INSTRUCTIONS FOR THE TASK:
Reproduce exactly the lines below from the one containing "run 2: changes" through the one containing "Clk Latency, worst-skew pair: 280 ps", including both, and nothing else.

=====

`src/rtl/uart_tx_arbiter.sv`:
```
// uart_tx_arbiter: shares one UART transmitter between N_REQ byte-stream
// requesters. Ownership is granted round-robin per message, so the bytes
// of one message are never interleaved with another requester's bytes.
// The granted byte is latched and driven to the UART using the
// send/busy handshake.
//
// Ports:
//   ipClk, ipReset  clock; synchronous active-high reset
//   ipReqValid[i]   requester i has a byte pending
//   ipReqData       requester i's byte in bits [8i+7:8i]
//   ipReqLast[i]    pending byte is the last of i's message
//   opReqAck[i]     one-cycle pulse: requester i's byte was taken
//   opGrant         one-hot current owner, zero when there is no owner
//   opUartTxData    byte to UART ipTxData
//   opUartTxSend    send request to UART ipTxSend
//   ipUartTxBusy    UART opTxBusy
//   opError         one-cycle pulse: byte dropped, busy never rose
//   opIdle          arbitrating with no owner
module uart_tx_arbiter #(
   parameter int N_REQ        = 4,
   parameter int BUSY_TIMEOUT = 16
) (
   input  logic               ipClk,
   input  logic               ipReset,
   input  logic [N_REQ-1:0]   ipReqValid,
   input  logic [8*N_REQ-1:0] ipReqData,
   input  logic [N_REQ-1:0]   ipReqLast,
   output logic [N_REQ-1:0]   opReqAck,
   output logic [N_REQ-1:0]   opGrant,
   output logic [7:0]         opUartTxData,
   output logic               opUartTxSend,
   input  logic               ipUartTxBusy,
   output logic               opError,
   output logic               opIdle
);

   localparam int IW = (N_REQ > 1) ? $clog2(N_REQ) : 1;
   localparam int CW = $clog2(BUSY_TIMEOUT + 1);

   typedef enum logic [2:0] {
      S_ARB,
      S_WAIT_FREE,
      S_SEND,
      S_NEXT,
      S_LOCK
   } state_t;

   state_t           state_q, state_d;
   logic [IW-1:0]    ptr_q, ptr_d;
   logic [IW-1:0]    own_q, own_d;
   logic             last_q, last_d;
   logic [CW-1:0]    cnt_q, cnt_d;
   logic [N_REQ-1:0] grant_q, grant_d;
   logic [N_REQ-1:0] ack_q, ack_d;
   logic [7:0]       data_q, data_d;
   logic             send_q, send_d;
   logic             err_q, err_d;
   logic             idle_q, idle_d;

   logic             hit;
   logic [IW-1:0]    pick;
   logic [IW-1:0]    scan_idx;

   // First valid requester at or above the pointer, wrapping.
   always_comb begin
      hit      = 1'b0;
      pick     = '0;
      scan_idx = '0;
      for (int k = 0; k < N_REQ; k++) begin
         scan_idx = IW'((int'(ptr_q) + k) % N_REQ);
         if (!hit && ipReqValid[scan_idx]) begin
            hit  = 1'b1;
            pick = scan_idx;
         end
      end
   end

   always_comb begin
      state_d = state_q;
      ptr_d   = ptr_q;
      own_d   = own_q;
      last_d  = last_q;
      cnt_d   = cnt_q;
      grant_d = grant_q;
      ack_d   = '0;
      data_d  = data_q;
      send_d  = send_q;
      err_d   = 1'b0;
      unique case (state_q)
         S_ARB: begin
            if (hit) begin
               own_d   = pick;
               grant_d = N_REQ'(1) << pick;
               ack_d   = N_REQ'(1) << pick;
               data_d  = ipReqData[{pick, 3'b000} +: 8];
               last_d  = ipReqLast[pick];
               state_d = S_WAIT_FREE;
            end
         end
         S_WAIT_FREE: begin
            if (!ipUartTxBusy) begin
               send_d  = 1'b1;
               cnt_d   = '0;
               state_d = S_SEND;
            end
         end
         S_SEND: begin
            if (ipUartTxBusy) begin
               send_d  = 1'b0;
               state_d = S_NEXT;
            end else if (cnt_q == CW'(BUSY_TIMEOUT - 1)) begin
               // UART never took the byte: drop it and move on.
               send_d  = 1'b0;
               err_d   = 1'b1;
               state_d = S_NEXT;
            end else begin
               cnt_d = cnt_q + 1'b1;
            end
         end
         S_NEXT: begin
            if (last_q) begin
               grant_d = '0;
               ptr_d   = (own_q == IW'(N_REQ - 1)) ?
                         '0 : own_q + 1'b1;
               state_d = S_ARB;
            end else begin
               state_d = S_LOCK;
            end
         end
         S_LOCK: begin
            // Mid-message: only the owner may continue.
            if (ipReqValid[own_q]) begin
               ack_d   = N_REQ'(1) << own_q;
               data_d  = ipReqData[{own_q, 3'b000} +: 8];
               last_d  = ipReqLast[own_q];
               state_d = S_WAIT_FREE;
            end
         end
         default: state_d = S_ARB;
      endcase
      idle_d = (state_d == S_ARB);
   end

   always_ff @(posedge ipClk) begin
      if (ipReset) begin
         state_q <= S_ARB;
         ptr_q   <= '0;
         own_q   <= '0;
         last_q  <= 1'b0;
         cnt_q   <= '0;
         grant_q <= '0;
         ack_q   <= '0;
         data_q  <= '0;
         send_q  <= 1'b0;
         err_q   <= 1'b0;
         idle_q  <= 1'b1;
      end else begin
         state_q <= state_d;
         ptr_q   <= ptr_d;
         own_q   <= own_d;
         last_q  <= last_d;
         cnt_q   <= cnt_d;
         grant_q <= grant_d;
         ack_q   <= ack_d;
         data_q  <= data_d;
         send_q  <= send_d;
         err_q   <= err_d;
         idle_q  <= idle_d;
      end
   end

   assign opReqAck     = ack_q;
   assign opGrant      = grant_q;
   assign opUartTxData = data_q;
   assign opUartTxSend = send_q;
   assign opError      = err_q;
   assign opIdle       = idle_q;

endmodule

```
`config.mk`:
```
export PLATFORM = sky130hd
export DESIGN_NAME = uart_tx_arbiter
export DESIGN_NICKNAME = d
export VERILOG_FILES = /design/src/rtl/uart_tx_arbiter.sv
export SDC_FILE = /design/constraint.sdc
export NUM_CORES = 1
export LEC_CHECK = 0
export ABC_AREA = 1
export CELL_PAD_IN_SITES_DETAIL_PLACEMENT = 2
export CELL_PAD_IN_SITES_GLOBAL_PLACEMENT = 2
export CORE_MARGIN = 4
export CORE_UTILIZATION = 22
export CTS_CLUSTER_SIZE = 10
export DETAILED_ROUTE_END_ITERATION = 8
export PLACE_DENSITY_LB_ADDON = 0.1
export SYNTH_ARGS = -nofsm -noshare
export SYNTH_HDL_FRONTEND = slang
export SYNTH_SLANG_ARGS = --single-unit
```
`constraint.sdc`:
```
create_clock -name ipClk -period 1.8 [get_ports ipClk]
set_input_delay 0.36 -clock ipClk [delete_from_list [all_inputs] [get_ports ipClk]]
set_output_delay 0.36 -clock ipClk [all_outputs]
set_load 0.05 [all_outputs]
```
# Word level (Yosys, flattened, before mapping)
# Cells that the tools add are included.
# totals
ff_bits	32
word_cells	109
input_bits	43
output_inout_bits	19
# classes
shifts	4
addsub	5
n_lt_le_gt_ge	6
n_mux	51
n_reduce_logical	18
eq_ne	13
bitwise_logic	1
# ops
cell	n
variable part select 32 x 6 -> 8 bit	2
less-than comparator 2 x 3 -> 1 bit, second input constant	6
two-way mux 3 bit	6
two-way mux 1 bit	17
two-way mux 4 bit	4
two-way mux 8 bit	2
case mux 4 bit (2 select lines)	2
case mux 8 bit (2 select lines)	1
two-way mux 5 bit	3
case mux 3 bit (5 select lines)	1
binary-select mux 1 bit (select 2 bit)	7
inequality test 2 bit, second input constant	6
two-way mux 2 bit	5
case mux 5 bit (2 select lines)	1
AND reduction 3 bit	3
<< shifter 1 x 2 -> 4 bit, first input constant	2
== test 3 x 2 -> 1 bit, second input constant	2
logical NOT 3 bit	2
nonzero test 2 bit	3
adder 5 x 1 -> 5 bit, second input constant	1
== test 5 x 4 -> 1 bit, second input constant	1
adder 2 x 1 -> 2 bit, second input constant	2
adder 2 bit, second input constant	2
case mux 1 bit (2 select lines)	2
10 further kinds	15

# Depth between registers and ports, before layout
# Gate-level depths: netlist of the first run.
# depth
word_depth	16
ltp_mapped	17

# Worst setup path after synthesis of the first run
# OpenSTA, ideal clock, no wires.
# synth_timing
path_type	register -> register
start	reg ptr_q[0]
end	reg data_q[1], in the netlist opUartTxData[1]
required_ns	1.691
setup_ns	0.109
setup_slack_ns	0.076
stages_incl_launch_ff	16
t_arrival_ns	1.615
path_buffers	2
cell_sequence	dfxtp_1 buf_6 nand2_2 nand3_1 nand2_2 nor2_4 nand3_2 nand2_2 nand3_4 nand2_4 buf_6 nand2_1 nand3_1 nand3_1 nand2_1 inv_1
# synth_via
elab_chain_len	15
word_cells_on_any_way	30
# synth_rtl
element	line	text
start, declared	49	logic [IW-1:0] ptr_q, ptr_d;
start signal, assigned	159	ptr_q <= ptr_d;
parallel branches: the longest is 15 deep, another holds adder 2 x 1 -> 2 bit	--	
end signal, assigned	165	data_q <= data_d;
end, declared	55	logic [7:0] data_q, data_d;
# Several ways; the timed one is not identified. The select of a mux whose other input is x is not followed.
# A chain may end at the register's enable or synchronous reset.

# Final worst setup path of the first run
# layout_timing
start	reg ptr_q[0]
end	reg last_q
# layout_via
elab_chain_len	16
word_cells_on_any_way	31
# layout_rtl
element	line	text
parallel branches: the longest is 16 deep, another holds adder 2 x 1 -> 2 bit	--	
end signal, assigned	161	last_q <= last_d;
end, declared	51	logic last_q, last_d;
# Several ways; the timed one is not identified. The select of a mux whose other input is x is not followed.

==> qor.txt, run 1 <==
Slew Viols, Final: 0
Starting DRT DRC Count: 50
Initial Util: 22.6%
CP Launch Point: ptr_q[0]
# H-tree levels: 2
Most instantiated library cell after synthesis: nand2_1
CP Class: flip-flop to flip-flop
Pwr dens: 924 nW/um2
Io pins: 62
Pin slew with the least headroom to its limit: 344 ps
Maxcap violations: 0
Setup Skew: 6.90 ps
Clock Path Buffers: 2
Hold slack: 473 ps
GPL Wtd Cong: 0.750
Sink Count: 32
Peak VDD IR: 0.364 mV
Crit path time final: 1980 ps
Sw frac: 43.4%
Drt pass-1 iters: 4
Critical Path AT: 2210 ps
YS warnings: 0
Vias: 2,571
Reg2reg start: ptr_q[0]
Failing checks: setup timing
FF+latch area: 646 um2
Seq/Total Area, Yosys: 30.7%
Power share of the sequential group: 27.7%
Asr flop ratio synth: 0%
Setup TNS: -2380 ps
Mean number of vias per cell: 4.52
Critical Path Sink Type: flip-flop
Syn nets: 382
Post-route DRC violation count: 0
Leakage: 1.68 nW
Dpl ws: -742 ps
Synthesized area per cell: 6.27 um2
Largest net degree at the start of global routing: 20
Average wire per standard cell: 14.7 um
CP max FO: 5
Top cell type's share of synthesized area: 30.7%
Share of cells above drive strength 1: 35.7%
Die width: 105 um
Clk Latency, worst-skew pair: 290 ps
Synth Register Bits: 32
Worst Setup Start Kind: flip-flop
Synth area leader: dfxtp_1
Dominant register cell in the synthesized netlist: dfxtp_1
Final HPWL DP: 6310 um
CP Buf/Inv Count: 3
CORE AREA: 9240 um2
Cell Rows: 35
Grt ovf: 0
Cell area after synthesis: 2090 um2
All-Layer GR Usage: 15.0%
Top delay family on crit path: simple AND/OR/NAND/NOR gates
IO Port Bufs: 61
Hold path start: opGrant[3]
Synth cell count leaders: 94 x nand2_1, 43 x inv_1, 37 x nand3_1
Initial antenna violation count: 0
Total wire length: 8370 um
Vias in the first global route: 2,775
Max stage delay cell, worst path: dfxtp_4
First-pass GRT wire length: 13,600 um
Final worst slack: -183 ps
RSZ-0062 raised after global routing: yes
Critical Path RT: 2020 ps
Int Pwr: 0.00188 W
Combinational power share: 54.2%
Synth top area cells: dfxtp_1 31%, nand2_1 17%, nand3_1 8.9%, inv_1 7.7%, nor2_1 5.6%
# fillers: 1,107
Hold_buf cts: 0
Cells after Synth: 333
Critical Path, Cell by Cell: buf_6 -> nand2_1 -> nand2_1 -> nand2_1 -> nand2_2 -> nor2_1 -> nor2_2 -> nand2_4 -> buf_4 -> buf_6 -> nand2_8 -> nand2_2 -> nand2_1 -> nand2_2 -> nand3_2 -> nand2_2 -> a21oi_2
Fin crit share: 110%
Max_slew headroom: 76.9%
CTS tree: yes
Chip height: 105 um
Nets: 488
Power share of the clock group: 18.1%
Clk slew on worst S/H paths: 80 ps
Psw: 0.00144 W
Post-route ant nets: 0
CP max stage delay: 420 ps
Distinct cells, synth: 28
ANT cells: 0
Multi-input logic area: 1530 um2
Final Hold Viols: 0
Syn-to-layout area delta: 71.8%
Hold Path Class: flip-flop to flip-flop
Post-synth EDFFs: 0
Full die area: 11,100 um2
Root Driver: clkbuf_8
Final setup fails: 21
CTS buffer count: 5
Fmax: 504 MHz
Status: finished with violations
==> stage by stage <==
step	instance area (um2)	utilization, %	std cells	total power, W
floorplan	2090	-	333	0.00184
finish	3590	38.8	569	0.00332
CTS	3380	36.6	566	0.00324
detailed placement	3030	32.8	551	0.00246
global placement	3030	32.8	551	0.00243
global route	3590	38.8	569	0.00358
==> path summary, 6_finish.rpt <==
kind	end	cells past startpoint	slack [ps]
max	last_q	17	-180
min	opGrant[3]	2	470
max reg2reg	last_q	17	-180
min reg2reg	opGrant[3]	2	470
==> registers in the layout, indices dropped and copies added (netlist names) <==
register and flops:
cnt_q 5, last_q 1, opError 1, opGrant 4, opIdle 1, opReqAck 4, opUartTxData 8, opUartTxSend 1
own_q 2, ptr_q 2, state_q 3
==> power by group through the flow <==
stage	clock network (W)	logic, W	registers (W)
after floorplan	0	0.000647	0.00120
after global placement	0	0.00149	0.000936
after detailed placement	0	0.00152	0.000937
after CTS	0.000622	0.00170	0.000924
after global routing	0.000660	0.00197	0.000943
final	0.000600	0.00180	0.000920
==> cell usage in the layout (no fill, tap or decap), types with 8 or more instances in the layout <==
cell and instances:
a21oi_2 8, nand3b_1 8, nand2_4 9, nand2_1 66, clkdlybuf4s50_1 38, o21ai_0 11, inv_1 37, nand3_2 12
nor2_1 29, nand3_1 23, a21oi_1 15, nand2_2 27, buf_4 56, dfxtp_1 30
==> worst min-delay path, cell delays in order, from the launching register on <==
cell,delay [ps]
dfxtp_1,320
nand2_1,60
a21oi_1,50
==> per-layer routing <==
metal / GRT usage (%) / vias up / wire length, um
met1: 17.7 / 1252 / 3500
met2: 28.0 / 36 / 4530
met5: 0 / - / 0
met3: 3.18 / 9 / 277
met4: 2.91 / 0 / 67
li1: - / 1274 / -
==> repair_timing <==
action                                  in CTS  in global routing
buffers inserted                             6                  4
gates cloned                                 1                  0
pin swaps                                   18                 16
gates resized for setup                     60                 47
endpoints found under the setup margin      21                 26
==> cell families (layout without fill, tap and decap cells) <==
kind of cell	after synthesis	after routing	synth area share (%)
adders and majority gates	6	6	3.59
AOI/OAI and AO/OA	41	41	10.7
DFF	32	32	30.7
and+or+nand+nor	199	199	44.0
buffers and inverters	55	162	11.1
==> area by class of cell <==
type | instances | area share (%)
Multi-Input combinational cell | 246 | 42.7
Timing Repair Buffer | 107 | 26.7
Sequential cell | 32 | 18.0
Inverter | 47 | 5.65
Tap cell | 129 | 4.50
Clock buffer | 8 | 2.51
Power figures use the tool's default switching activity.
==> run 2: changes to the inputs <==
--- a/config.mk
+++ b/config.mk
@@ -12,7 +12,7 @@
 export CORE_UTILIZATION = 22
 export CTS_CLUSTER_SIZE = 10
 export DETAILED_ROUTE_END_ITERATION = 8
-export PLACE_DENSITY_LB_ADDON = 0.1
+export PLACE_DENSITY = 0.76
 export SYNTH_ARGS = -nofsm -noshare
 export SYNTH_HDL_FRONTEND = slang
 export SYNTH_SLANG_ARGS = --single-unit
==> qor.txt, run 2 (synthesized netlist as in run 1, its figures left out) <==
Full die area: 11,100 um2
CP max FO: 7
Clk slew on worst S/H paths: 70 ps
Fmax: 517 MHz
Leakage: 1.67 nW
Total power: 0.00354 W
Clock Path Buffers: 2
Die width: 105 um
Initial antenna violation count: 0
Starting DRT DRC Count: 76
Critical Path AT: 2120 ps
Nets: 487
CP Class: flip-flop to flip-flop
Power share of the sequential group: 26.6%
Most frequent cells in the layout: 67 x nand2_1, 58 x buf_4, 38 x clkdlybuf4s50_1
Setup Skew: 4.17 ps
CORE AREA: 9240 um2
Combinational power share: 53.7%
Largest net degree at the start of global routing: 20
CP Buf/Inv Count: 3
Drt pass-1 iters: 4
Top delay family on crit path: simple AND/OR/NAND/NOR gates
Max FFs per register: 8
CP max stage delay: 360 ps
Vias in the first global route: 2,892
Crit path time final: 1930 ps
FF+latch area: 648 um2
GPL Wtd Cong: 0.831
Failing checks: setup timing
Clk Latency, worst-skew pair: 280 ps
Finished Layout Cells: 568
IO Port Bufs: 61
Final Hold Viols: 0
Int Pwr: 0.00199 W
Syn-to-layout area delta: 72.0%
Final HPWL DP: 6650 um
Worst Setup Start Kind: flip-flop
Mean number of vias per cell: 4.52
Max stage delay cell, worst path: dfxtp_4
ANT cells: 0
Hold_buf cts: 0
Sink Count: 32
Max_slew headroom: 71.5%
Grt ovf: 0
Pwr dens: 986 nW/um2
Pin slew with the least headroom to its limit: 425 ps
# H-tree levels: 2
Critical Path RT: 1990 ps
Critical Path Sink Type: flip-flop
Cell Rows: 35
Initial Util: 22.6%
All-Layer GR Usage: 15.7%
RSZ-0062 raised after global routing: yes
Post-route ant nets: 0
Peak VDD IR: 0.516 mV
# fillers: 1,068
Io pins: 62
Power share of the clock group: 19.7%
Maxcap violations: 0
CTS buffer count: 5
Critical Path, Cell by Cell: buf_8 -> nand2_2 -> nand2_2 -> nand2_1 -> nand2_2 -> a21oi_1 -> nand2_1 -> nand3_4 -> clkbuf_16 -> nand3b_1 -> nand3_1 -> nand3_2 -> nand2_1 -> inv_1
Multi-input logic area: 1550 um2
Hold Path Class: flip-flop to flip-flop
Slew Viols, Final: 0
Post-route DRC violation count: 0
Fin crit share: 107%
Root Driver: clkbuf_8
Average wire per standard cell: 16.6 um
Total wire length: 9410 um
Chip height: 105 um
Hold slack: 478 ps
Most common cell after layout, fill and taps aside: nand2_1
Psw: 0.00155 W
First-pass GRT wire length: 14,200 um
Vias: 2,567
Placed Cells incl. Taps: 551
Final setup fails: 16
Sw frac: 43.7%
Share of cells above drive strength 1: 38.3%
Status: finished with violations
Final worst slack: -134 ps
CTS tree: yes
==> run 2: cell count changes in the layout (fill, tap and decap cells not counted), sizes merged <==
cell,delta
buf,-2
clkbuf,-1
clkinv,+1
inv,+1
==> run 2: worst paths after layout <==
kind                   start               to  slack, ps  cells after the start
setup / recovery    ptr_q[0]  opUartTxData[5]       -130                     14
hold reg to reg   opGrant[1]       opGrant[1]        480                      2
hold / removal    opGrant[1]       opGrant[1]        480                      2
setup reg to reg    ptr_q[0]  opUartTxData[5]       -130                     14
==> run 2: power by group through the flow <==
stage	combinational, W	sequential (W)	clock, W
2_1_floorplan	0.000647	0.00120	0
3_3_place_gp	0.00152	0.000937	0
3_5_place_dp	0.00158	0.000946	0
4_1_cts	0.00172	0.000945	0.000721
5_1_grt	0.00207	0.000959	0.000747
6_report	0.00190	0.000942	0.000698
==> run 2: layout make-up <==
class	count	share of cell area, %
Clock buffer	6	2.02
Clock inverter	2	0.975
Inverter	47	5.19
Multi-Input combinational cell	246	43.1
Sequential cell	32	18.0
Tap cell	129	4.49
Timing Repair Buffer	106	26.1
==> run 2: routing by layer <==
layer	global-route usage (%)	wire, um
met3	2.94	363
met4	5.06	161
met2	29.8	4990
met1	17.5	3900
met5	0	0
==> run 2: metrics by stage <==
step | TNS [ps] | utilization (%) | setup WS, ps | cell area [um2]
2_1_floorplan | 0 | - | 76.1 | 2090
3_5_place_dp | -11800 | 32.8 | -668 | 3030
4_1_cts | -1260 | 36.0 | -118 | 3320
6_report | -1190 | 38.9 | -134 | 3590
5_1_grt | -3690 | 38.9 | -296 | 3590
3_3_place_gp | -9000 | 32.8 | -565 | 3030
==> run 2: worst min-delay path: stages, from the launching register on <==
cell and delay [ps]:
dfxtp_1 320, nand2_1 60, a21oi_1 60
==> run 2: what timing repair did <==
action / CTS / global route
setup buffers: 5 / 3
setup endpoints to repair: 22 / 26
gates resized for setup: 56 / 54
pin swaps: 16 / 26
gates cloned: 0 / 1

=====

ANSWER TO THIS EXERCISE:
==> run 2: changes to the inputs <==
--- a/config.mk
+++ b/config.mk
@@ -12,7 +12,7 @@
 export CORE_UTILIZATION = 22
 export CTS_CLUSTER_SIZE = 10
 export DETAILED_ROUTE_END_ITERATION = 8
-export PLACE_DENSITY_LB_ADDON = 0.1
+export PLACE_DENSITY = 0.76
 export SYNTH_ARGS = -nofsm -noshare
 export SYNTH_HDL_FRONTEND = slang
 export SYNTH_SLANG_ARGS = --single-unit
==> qor.txt, run 2 (synthesized netlist as in run 1, its figures left out) <==
Full die area: 11,100 um2
CP max FO: 7
Clk slew on worst S/H paths: 70 ps
Fmax: 517 MHz
Leakage: 1.67 nW
Total power: 0.00354 W
Clock Path Buffers: 2
Die width: 105 um
Initial antenna violation count: 0
Starting DRT DRC Count: 76
Critical Path AT: 2120 ps
Nets: 487
CP Class: flip-flop to flip-flop
Power share of the sequential group: 26.6%
Most frequent cells in the layout: 67 x nand2_1, 58 x buf_4, 38 x clkdlybuf4s50_1
Setup Skew: 4.17 ps
CORE AREA: 9240 um2
Combinational power share: 53.7%
Largest net degree at the start of global routing: 20
CP Buf/Inv Count: 3
Drt pass-1 iters: 4
Top delay family on crit path: simple AND/OR/NAND/NOR gates
Max FFs per register: 8
CP max stage delay: 360 ps
Vias in the first global route: 2,892
Crit path time final: 1930 ps
FF+latch area: 648 um2
GPL Wtd Cong: 0.831
Failing checks: setup timing
Clk Latency, worst-skew pair: 280 ps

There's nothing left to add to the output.